Generational Group CEO and Create Church pastor Ryan Binkley found himself sharing a stage with the top presidential candidates this summer at the Republican Party of Iowa’s 2023 Lincoln Dinner. Though Binkley has never run for political office, he spoke to influential Iowa voters who paid between $1,500 and $10,000 to get time with potential Republican nominees. Things had gotten real.
Binkley is the CEO of mergers and acquisition advisory firm Generational Group, which has 300 employees and focuses on bringing financial services to main street businesses throughout the country. His background in finance motivated his run for national office.
National debt, inflation, healthcare spending, rising interest rates, and downgraded debt ratings are central to his message. Despite what he sees as a bleak economic outlook for the country if things don’t change, he is confident that his seven-year economic rescue plan can put the nation back on the path to prosperity for all. But he says the country will need to come together to make that happen.
“Because of our reckless spending, we’re on this pathway to a recession,” he says. “I believe we can navigate through this, and I believe we can have incredible prosperity.”
Notably, he doesn’t spend much time speaking about the cultural issues many of his fellow candidates have leveraged to motivate the voting base and make headlines. He aims to grow the party’s appeal rather than focus on fringe issues that motivate the base. His message is one of making tough decisions, growing the tent of the Republican party, and speaking to the whole country—not just the far-right base.
“It’s going to take us unifying our country. The Republican narrative has been very divisive as well, not just the Democrats. I seek not to speak to the 49 percent of America,” he says. “We can balance the budget in a compassionate way; we can have a plan for immigrants with a secure border; we can revive education. And we can do this while still bringing a message of unity, because it’s going to take both parties to come together.”
Healthcare spend is a significant target for spending, Binkley says. He wants to find a middle ground, de-socialize, and de-monopolize the healthcare system. He believes the government is spending too much on healthcare without seeing quality results, there isn’t enough competition in the insurance market, and healthcare costs are too opaque.
He is critical of the power of big pharma and wants to stop giving longer patent extensions to companies. These changes, he says, are essential to the financial stability of the country. “Once we do that, we’ll be able to balance the budget. Healthcare inflation is 40 percent higher than regular inflation in the last 20 years, so this is the area we have to stop.”
In August, the U.S. credit rating was downgraded for only the second time in the nation’s history. Private credit rating firm Fith bumped the country down from AAA to AA+, a sign that spending and debt are unsustainable and that the country could be heading for a recession. The recent bank failures compound the situation, and Binkley wants to bring attention to a looming recession or worse. “I see a financial storm coming, and I am warning America about it. We are on the precipice, and I don’t know when it will hit, but you never know until it’s too late.”

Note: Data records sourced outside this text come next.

Context: an optimization exercise on an open-source flow, tuned for small area, a short achievable clock period and few clock cycles. The choices shown serve that exercise and are no tape-out recipe. Function was checked by simulation only, so behaviour that the tests miss may differ from the original. No activity file was given, so power comes from the tool's default toggle rates.

## microCore
module microCore #(
    parameter int MEM_DEPTH_LOG2 = 8
) (
    input  logic        reset,
    input  logic        clk,
    input  logic        run,
    input  logic        hostReq,
    input  logic        hostWe,
    input  logic [7:0]  hostAddr,
    input  logic [15:0] hostWdata,
    output logic        hostGrant,
    output logic        hostRdValid,
    output logic [15:0] hostRdata,
    output logic [7:0]  r0Data,
    output logic        halted
);
    localparam int QD = 10;    
    localparam int QB = 4;     
    localparam logic [3:0] OP_LDI  = 4'h5;
    localparam logic [3:0] OP_LD   = 4'h6;
    localparam logic [3:0] OP_ST   = 4'h7;
    localparam logic [3:0] OP_JMP  = 4'h8;
    localparam logic [3:0] OP_JZ   = 4'h9;
    localparam logic [3:0] OP_CALL = 4'ha;
    localparam logic [3:0] OP_JR   = 4'hb;
    localparam logic [3:0] OP_HALT = 4'hc;
    localparam int SRC_SEQ = 0;    
    localparam int SRC_T   = 1;    
    localparam int SRC_RAS = 2;    
    function automatic logic [15:0] oneHot16(input logic [3:0] a);
        oneHot16 = 16'd1 << a;
    endfunction
    function automatic logic [3:0] oneHot4(input logic [1:0] a);
        oneHot4 = 4'd1 << a;
    endfunction
    function automatic logic isJump(input logic [15:0] w);
        isJump = (w[15:12] == OP_JMP) || (w[15:12] == OP_CALL);
    endfunction
    function automatic logic endsBlock(input logic [15:0] w);
        endsBlock = (w[15:12] == OP_JMP) || (w[15:12] == OP_CALL)
                 || (w[15:12] == OP_JR) || (w[15:12] == OP_HALT);
    endfunction
    function automatic logic isSkipped(input logic [15:0] w);
        isSkipped = (w[15:12] == OP_JMP) || (w[15:12] >= 4'hd);
    endfunction
    function automatic logic [15:0] withLink(input logic [15:0] w, input logic [7:0] link,
                                             input logic [7:0] pred);
        if (w[15:12] == OP_CALL)
            withLink = {w[15:8], link};
        else if (w[15:12] == OP_JR)
            withLink = {w[15:12], pred[7:5], w[8:6], 1'b0, pred[4:0]};
        else
  ...
Size: ~4500 flip-flops, ~56 I/O pins.
clock: 10.0 ns
lec_check: 0
cap_margin: 40
core_area: 5 5 575 575
die_area: 0 0 580 580
slew_margin: 40
standard.sh (not shown) runs the stock make flow with config.mk's settings and CLKGATE_MAP_FILE= SYNTH_SCRIPT=/design/flow/synth_recipe.tcl, a recipe that flattens the netlist after the stock synthesis.
==> flow/flow/run.sh <==
#!/bin/bash
set -euo pipefail
bash standard.sh SETUP_SLACK_MARGIN=5.5 finish > standard_flow.log 2>&1
The starting point produced a clean layout.
Testbench counts at the start, summed over its fixed seeds: cycles 20,161.
Edit:
--- a/flow/design.v
+++ b/flow/design.v
@@ -58,19 +58,20 @@
 `timescale 1ns/100ps
 `timescale 1ns/100ps
 `timescale 1ns/100ps
 `timescale 1ns/100ps
 `timescale 1ns/100ps
 module unifiedMemory (
     input  logic        reset,
     input  logic [3:0]  rdLo,
     input  logic [15:0] rdHi,
-    output logic [63:0] rdata,
+    output logic [63:0] rdataLo,
+    output logic [63:0] rdataHi,
     input  logic [15:0] wrLo,
     input  logic [15:0] wrHi,
     input  logic [15:0] wdata,
     output logic [15:0] word0
 );
     logic [255:0][15:0] storage;
     always_ff @(posedge reset)
     begin
         for (int w = 0; w < 256; w++)
@@ -81,22 +82,27 @@
     end
     logic [63:0] rowSel;
     always_comb
     begin
         for (int r = 0; r < 64; r++)
             rowSel[r] = rdHi[r / 4] && rdLo[r % 4];
     end
     always_comb
     begin
-        rdata = 64'd0;
-        for (int r = 0; r < 64; r++)
-            rdata = rdata | ({storage[4 * r + 3], storage[4 * r + 2],
-                              storage[4 * r + 1], storage[4 * r]} & {64{rowSel[r]}});
+        rdataLo = 64'd0;
+        rdataHi = 64'd0;
+        for (int r = 0; r < 32; r++)
+        begin
+            rdataLo = rdataLo | ({storage[4 * r + 3], storage[4 * r + 2],
+                                  storage[4 * r + 1], storage[4 * r]} & {64{rowSel[r]}});
+            rdataHi = rdataHi | ({storage[4 * r + 131], storage[4 * r + 130],
+                                  storage[4 * r + 129], storage[4 * r + 128]} & {64{rowSel[r + 32]}});
+        end
     end
     assign word0 = storage[0];
 endmodule
 `timescale 1ns/100ps
 module microCore #(
     parameter int MEM_DEPTH_LOG2 = 8
 ) (
     input  logic        reset,
     input  logic        clk,
@@ -158,31 +164,34 @@
     logic [QB-1:0] qn;
     logic [7:0]    regs [8];
     logic          zf;
     logic          fetchStop;  
     logic [2:0]    src;        
     logic [7:0]    fpc;        
     logic [7:0]    pendT;      
     logic [7:0]    ras;        
     logic          fbValid;    
+    logic [63:0]   fbWLo;      
+    logic [63:0]   fbWHi;
     logic [63:0]   fbW;
     logic [7:0]    fbAddr;
     logic          ldGo;       
     logic [3:0]    ldLo;
     logic [15:0]   ldHi;
     logic [1:0]    ldWordSel;
     logic          ldPend;     
     logic [2:0]    ldPendRz;
     logic [1:0]    ldPendSel;
     logic [7:0]    ldPendVal;
     logic [3:0]    rdLo;
     logic [15:0]   rdHi;
-    logic [63:0]   rdata;
+    logic [63:0]   rdataLo;
+    logic [63:0]   rdataHi;
     logic [15:0]   wrLo;
     logic [15:0]   wrHi;
     logic [15:0]   wdata;
     logic [15:0]   word0;
     logic [3:0]  op;
     logic [2:0]  rz;
     logic [7:0]  imm;
     logic [7:0]  rxVal;
     logic [7:0]  ryVal;
@@ -227,18 +236,19 @@
     always_comb
     begin
         case (ldPendSel)
             2'd0:    ldPendVal = fbW[7:0];
             2'd1:    ldPendVal = fbW[23:16];
             2'd2:    ldPendVal = fbW[39:32];
             default: ldPendVal = fbW[55:48];
         endcase
     end
+    assign fbW = fbWLo | fbWHi;
     logic        fetchOn;      
     logic [7:0]  faBin;
     assign fetchOn = active && !fetchStop && !ldGo
                      && (fbValid ? (qn <= QB'(QD - 8)) : (qn <= QB'(QD - 4)));
     always_comb
     begin
         faBin = 8'd0;
         if (src[SRC_SEQ]) faBin = faBin | fpc;
         if (src[SRC_T])   faBin = faBin | pendT;
@@ -404,19 +414,19 @@
                 | (ldGo ? ldHi : 16'd0)
                 | (!active ? oneHot16(hostAddr[7:4]) : 16'd0);
     assign wrLo = (exSt ? oneHot16(rxVal[3:0]) : 16'd0)
                 | (hostWr ? oneHot16(hostAddr[3:0]) : 16'd0);
     assign wrHi = (exSt ? oneHot16(rxVal[7:4]) : 16'd0)
                 | (hostWr ? oneHot16(hostAddr[7:4]) : 16'd0);
     assign wdata = hostWr ? hostWdata : {8'h00, ryVal};
     unifiedMemory i_unifiedMemory (
         .reset(reset),
-        .rdLo(rdLo), .rdHi(rdHi), .rdata(rdata),
+        .rdLo(rdLo), .rdHi(rdHi), .rdataLo(rdataLo), .rdataHi(rdataHi),
         .wrLo(wrLo), .wrHi(wrHi), .wdata(wdata),
         .word0(word0)
     );
     logic        redirect;     
     logic [2:0]  srcNew;
     logic [7:0]  pendTNew;
     logic        fetchStopNew;
     logic [7:0]  rasNew;
     logic [7:0]  fpcNew;
@@ -527,19 +537,20 @@
         if (start || advE)
             ir <= nw;
         for (int i = 0; i < QD; i++)
             qw[i] <= qwNew[i];
         fetchStop <= fetchStopNew;
         src <= srcNew;
         pendT <= pendTNew;
         ras <= rasNew;
         fpc <= fpcNew;
-        fbW <= rdata;
+        fbWLo <= rdataLo;
+        fbWHi <= rdataHi;
         fbAddr <= faBin;
         ldPendRz <= rz;
         ldPendSel <= ldWordSel;
         if (exLdWait)
         begin
             ldLo <= oneHot4(rxVal[3:2]);
             ldHi <= oneHot16(rxVal[7:4]);
             ldWordSel <= rxVal[1:0];
         end
The changed run ran to the end with no violations.
Power climbs by about 2.4%.
Global-route usage is lower by 4.8 points.
Routed wire length shrinks by 11%.
Final cell count is about the same.
Area after synthesis goes up by about 1.3%.
Die area stays the same.
Setup slack gets better by 0.096 ns.
Clock-buffer cell count increases by 36.
First-iteration DRC count shrinks by 13%.
Testbench counts after the change, summed over its fixed seeds: cycles 20,161.

-- separate check: timing with driven ports --
The flow's constraints put no driver on any port. The routed layouts listed below were extracted and timed again, unchanged, in two steps. Step 1 (the two cells are an assumption about what drives the block):
set clk [get_ports {reset}]
set_driving_cell -lib_cell sky130_fd_sc_hd__clkbuf_16 $clk
set_driving_cell -lib_cell sky130_fd_sc_hd__buf_2 [delete_from_list [all_inputs] $clk]
Step 2 also shifts input and output timing later by t, the mid clock arrival at the registers, as if the neighbouring blocks saw the same clock. Three values: no drivers, after step 1, after step 2; two values: the first two.
| run | t (ns) | setup WS [ns] | worst register clock-pin slew, ns |
|---|---|---|---|
| the first run | 1.120 | 5.322 / 5.322 / 4.226 | 0.07 / 0.07 |
| the second run | 1.084 | 5.418 / 5.351 / 4.291 | 0.07 / 0.07 |
After both steps setup and hold are still met in every run listed. The setup slack of the second run, which loses most, moves by -0.067 ns with the drivers and by -1.127 ns with both steps.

Binkley still finds time to preach many Sundays at Create Church with his wife and co-pastor Ellie, when he isn’t bouncing between campaign events in Iowa and New Hampshire, where he is focusing much of his time right now.
September 27th is the next Republican debate, and Binkley is focused on growing his polling numbers to qualify. He has already satisfied the requirement of 50,000 campaign donors but needs to be polling at three percent to qualify. Trump is still dominating the polls, with DeSantis a distant second. Binkley is polling at zero percent, along with several of the other candidates.
Despite low numbers at the polls, Binkley is committed to sticking to his message of unity and fiscal responsibility without devolving into divisive narratives. “If I wanted to be on the news more every day, I would say crazy stuff like we should get rid of every corrupt department and that we should fire everyone in the CIA,” he says. “There is corruption, and we need to get new leaders that share our values and have integrity, but not everyone is corrupt. I don’t want to say things to gather the attention of the conspiracy crowd.”
Binkley says his campaign is about solving America’s big problems and hopes his unique vision for the country resonates with those turned off by the division in politics as usual. Republicans or Democrats can’t resolve these issues in a vacuum, he says. “We have to come together. Abraham Lincoln said it this way. “At what point then is the approach of danger to be expected? I answer, if it ever reaches us, it must spring up amongst us. It cannot come from abroad. If destruction be our lot, we must ourselves be its author and finisher.’ We’re in this place of division, and we have to start seeing the good in each other again.”